What you should do
Up to and including the line that contains "run metrics, run", write out each line of the material from its first line, exactly.

Recorded information
[Start of section]
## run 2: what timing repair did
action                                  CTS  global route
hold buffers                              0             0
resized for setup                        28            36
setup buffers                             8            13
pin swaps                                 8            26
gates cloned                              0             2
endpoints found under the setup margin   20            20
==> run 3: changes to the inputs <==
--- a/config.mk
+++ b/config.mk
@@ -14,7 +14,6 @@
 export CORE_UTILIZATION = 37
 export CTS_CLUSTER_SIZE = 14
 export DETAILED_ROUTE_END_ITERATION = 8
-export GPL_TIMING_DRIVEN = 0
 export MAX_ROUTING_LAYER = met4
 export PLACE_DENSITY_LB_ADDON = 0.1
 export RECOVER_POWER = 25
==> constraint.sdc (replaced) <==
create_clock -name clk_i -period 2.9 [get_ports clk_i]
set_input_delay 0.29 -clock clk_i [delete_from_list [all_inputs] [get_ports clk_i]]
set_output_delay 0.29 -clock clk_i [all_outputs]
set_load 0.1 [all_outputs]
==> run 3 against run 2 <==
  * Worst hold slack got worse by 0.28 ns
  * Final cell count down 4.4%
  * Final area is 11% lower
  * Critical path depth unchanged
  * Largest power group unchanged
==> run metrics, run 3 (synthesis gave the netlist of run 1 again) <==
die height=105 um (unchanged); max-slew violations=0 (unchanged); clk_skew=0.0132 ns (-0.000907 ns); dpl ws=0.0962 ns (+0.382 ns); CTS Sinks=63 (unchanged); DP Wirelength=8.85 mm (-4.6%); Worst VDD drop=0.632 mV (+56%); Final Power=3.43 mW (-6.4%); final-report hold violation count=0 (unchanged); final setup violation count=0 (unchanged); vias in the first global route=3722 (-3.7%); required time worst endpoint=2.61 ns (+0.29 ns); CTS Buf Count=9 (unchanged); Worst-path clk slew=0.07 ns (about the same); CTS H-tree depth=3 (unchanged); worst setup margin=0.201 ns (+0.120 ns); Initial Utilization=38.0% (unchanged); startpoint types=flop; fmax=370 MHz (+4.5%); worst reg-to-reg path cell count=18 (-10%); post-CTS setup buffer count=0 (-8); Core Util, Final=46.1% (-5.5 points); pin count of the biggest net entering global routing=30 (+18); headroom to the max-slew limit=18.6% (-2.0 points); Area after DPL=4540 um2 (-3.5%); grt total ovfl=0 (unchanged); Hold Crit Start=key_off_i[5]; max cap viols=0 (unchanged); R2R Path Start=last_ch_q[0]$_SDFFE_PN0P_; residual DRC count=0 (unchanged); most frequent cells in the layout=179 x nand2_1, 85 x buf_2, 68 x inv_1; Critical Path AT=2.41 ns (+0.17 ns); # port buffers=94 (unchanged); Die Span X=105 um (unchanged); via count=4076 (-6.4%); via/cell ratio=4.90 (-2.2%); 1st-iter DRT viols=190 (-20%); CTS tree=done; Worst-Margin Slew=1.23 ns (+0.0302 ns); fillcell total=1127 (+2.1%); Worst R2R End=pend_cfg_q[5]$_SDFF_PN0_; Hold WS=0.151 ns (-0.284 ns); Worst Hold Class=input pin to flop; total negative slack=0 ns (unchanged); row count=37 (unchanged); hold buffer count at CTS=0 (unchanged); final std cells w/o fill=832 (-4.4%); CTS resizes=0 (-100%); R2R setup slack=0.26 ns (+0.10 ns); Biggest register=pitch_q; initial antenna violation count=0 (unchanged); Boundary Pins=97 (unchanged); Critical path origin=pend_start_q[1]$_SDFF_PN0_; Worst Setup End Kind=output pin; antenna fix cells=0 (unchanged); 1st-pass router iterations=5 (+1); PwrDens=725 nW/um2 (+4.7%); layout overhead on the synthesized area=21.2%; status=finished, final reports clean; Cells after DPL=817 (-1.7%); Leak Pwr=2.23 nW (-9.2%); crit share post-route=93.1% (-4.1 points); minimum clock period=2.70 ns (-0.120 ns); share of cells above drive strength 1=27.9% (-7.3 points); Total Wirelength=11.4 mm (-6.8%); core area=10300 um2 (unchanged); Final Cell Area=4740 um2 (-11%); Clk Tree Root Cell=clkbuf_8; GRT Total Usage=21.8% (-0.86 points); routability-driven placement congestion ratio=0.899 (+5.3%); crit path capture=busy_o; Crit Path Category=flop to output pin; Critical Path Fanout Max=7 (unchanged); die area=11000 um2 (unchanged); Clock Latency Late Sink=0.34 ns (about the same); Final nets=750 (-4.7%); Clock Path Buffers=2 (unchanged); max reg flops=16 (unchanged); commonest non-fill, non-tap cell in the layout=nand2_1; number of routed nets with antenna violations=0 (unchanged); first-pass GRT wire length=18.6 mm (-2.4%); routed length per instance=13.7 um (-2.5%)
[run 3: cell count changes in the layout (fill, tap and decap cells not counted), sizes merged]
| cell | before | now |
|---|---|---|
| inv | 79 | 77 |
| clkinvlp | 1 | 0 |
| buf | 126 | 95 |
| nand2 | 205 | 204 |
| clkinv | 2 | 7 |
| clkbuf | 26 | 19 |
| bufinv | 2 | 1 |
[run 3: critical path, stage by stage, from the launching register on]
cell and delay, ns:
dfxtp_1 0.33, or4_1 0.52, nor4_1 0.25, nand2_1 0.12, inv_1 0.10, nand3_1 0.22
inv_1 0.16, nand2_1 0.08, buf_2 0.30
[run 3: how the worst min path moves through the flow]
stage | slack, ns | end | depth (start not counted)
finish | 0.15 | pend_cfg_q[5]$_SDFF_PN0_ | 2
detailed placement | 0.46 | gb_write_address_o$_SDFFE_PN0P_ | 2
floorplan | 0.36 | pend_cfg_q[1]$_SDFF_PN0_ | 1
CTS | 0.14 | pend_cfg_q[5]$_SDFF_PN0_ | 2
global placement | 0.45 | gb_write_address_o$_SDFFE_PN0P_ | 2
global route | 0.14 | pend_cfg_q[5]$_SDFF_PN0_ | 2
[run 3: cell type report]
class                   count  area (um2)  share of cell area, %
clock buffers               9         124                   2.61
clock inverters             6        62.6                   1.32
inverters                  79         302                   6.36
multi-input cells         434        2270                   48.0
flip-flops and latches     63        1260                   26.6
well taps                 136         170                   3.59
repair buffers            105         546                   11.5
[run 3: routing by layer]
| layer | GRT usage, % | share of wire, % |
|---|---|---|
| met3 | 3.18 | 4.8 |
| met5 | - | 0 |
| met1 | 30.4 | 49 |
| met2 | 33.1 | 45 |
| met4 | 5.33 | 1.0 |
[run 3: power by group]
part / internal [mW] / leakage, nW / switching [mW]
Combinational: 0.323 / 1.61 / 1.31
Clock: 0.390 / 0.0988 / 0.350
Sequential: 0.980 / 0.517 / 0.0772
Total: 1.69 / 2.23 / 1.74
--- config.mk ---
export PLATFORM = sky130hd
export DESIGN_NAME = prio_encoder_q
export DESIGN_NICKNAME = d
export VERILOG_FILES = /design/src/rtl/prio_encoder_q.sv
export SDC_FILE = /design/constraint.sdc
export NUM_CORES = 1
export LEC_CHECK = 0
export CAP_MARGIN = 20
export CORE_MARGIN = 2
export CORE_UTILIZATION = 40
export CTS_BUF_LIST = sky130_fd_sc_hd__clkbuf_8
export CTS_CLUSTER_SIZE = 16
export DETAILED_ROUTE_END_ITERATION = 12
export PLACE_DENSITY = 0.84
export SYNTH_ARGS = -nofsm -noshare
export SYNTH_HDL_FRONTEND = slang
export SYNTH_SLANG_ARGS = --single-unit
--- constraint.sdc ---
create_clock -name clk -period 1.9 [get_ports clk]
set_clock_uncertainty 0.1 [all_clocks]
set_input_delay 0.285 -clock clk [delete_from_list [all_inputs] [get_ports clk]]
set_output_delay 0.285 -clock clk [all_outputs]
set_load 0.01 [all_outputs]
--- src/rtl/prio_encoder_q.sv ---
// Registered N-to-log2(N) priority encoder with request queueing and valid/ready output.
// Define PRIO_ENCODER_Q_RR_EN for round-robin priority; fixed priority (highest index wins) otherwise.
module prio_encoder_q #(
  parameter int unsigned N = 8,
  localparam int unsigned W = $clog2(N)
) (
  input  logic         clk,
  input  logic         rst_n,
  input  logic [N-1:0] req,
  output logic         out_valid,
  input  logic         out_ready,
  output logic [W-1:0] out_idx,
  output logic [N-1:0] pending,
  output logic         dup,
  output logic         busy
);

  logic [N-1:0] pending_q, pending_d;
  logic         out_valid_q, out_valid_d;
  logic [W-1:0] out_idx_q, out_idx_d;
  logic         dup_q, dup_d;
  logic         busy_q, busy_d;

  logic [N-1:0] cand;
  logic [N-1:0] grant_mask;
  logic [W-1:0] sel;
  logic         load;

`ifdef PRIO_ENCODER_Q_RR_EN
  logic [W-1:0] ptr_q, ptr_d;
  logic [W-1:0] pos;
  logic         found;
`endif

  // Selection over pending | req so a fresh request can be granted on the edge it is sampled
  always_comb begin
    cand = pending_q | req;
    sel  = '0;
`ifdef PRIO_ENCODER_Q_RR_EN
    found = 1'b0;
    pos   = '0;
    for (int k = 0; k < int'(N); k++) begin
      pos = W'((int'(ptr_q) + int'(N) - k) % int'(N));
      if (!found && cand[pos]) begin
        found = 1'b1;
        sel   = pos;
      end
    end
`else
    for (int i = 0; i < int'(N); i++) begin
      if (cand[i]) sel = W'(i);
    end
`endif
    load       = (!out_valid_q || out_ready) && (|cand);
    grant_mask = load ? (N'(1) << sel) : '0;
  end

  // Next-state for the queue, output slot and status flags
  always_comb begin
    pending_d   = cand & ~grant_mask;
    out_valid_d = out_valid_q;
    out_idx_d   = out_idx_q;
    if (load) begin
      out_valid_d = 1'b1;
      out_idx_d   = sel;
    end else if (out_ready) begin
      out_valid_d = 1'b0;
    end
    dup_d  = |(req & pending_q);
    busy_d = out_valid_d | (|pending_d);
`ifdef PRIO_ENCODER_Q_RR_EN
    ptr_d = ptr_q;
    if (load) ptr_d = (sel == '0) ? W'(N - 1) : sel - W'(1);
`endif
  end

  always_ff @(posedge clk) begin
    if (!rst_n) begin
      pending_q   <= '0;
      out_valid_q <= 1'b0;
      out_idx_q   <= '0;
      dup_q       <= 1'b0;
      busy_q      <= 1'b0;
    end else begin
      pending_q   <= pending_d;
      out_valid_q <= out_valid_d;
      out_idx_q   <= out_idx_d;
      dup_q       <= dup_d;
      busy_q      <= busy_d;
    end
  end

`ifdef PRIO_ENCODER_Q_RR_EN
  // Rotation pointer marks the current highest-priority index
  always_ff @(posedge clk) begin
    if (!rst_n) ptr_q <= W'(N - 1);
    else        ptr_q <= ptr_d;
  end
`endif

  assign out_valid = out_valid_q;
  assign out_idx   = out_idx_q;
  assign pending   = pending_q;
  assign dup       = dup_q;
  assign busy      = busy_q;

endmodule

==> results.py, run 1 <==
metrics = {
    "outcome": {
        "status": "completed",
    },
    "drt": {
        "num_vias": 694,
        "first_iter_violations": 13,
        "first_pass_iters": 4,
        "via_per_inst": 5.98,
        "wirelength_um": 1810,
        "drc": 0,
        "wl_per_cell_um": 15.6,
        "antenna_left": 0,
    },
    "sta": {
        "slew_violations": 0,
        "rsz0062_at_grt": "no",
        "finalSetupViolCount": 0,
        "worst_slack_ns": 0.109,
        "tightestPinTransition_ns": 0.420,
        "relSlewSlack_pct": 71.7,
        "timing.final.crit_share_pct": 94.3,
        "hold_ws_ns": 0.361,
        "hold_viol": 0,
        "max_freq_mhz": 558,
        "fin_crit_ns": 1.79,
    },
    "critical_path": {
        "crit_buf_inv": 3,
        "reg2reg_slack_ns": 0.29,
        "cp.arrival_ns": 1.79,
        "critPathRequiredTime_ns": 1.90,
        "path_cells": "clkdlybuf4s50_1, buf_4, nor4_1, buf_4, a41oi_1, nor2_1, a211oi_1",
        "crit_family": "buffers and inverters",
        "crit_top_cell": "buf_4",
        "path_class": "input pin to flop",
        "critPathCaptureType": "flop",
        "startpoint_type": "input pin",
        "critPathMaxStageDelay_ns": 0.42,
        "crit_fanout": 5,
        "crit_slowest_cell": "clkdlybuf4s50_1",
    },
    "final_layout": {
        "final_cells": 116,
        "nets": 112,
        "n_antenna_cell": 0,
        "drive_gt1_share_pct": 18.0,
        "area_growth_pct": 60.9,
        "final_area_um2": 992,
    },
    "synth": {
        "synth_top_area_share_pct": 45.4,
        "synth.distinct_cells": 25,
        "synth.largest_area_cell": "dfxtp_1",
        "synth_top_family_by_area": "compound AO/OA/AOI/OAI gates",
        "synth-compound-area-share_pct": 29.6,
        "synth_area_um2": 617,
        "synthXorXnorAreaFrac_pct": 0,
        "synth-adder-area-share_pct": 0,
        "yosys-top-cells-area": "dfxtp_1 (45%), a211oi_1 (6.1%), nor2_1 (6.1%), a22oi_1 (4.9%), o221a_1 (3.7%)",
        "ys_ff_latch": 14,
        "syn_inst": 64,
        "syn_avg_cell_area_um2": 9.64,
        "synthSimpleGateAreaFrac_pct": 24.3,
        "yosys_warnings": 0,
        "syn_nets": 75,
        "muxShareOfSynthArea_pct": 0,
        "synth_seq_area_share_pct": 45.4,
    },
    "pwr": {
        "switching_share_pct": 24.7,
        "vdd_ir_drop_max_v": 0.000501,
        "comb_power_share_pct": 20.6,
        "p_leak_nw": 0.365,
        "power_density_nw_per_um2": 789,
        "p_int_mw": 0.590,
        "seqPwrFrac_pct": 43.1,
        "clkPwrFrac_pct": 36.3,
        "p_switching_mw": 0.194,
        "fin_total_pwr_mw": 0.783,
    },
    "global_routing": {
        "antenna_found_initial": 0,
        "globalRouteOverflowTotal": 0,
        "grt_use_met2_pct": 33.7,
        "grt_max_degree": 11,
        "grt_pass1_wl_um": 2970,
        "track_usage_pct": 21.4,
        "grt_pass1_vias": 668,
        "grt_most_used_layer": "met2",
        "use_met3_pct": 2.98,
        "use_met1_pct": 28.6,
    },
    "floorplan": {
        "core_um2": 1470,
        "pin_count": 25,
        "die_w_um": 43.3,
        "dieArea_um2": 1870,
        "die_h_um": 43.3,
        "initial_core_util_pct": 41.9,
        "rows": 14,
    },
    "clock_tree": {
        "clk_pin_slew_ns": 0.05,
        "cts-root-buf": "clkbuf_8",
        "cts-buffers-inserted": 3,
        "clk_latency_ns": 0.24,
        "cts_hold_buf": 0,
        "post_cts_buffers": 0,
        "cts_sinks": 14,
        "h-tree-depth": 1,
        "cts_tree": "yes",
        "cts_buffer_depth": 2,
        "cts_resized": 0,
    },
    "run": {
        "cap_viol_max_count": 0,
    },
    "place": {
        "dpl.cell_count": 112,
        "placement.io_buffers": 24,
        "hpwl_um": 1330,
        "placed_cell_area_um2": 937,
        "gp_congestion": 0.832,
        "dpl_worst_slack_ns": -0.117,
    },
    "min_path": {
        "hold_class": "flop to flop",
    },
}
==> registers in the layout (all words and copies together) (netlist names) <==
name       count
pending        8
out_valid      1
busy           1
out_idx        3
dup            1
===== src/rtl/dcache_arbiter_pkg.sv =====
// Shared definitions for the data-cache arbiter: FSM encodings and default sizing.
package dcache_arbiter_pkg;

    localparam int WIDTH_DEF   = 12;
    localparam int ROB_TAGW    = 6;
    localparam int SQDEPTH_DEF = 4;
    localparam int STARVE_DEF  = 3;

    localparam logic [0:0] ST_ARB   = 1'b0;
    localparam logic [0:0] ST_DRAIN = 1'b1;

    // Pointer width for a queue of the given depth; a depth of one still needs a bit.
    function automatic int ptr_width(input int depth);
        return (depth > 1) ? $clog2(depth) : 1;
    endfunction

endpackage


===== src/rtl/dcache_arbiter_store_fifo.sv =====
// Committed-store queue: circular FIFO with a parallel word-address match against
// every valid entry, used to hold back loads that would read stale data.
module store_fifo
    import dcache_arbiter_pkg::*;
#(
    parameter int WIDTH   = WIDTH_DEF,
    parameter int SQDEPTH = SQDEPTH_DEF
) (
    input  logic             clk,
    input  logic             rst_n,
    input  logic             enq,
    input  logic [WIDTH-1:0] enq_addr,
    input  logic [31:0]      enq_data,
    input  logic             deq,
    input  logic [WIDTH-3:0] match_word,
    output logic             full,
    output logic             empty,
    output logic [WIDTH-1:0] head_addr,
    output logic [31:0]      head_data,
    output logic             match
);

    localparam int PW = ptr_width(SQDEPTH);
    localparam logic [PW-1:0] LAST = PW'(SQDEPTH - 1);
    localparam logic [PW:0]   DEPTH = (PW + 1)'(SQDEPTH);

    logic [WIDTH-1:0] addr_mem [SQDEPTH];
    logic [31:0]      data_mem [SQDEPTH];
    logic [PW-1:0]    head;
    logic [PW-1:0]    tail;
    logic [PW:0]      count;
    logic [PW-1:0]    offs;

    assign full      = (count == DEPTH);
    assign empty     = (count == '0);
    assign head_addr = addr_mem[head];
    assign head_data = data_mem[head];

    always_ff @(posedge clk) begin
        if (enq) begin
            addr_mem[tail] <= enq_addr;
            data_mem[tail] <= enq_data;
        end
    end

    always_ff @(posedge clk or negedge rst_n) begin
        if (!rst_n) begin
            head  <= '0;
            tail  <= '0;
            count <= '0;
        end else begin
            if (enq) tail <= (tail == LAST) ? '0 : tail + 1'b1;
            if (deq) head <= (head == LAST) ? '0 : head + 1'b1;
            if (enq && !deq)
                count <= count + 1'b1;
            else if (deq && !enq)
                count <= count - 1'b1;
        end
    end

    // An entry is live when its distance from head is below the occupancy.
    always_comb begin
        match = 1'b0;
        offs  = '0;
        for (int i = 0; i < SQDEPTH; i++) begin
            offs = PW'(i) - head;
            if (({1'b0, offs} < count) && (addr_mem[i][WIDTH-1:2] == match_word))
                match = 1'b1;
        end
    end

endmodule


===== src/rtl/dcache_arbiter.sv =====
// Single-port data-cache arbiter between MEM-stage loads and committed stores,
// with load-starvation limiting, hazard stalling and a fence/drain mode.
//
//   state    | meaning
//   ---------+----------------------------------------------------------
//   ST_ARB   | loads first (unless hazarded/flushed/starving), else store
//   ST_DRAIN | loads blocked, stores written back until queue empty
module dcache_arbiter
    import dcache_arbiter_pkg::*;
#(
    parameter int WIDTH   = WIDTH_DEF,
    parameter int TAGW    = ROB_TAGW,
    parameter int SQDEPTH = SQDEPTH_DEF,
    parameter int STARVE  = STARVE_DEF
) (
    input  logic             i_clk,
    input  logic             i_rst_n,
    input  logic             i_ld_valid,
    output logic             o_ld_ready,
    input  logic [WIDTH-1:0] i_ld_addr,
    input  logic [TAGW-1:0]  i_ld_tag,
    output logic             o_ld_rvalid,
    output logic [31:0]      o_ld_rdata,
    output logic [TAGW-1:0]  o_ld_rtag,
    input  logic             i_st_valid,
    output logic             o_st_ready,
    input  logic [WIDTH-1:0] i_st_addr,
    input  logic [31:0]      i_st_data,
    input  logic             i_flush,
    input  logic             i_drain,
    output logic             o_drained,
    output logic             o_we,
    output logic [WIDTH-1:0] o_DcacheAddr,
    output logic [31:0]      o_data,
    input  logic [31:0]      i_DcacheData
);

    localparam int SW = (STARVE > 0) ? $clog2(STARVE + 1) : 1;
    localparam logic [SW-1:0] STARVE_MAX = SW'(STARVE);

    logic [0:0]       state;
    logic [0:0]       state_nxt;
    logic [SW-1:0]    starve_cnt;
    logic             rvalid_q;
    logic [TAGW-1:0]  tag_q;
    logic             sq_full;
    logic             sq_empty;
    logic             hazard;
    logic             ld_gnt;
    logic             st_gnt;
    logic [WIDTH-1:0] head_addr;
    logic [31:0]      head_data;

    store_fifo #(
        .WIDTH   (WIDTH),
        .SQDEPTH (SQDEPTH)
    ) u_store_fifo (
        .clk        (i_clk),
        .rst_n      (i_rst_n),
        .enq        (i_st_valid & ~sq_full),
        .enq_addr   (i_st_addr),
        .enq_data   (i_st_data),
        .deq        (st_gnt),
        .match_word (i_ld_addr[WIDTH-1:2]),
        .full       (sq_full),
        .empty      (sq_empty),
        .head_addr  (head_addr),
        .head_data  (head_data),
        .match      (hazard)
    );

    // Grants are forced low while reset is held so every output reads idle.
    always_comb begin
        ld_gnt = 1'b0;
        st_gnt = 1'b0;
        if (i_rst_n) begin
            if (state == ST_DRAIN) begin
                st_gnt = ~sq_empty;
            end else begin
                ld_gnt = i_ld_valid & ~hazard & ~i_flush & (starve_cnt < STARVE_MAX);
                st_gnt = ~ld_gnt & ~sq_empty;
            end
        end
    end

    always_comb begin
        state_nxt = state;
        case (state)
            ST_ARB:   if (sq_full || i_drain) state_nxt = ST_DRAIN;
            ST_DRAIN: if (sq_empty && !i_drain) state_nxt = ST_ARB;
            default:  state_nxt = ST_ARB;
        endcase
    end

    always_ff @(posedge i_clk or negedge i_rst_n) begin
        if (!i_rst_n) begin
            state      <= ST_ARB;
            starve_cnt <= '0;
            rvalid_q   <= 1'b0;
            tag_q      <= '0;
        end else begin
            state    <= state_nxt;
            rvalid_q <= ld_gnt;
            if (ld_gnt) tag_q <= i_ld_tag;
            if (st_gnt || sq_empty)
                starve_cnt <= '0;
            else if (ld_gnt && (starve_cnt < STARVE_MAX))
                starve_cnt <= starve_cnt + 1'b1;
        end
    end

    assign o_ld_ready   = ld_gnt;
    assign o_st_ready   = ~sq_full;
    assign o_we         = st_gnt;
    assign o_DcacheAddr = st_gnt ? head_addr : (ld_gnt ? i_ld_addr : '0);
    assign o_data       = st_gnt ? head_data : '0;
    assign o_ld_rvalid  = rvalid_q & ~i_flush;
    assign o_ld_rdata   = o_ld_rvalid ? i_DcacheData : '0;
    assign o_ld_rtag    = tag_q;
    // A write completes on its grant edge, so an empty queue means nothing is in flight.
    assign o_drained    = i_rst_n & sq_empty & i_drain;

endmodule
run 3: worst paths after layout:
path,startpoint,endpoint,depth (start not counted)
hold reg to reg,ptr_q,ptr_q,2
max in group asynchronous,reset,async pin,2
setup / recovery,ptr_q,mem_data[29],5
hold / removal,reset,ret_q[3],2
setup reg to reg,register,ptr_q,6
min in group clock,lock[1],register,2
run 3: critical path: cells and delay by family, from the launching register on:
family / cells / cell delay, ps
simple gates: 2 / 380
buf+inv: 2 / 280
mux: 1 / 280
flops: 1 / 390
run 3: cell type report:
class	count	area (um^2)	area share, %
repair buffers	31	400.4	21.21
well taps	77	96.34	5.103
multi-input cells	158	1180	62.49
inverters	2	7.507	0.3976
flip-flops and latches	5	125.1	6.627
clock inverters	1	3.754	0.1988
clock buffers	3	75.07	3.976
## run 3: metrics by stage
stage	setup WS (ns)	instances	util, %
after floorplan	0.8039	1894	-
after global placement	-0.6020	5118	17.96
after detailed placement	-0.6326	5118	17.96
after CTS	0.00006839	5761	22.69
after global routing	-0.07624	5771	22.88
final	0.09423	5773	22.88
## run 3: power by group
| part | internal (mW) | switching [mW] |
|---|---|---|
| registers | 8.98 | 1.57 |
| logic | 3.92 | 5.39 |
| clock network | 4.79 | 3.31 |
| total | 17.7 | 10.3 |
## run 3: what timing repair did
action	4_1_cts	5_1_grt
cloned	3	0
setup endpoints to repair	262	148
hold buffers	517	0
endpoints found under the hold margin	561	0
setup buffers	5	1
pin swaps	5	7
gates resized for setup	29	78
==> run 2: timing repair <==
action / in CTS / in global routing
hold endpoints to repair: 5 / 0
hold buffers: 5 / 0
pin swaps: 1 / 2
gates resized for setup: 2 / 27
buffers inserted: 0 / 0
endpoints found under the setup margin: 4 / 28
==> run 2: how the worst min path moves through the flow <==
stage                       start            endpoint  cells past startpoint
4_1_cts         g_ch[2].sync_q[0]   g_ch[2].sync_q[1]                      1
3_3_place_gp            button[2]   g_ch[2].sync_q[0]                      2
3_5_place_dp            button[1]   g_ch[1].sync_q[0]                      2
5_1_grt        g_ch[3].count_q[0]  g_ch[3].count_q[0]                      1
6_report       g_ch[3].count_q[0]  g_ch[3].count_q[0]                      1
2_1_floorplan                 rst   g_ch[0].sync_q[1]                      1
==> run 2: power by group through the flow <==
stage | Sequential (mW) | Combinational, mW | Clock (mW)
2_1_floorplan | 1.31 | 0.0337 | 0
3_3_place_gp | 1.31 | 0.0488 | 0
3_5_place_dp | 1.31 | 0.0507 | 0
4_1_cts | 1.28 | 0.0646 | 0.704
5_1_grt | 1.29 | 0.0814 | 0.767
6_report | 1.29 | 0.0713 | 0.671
[End of section]
Exercise response
## run 2: what timing repair did
action                                  CTS  global route
hold buffers                              0             0
resized for setup                        28            36
setup buffers                             8            13
pin swaps                                 8            26
gates cloned                              0             2
endpoints found under the setup margin   20            20
==> run 3: changes to the inputs <==
--- a/config.mk
+++ b/config.mk
@@ -14,7 +14,6 @@
 export CORE_UTILIZATION = 37
 export CTS_CLUSTER_SIZE = 14
 export DETAILED_ROUTE_END_ITERATION = 8
-export GPL_TIMING_DRIVEN = 0
 export MAX_ROUTING_LAYER = met4
 export PLACE_DENSITY_LB_ADDON = 0.1
 export RECOVER_POWER = 25
==> constraint.sdc (replaced) <==
create_clock -name clk_i -period 2.9 [get_ports clk_i]
set_input_delay 0.29 -clock clk_i [delete_from_list [all_inputs] [get_ports clk_i]]
set_output_delay 0.29 -clock clk_i [all_outputs]
set_load 0.1 [all_outputs]
==> run 3 against run 2 <==
  * Worst hold slack got worse by 0.28 ns
  * Final cell count down 4.4%
  * Final area is 11% lower
  * Critical path depth unchanged
  * Largest power group unchanged
==> run metrics, run 3 (synthesis gave the netlist of run 1 again) <==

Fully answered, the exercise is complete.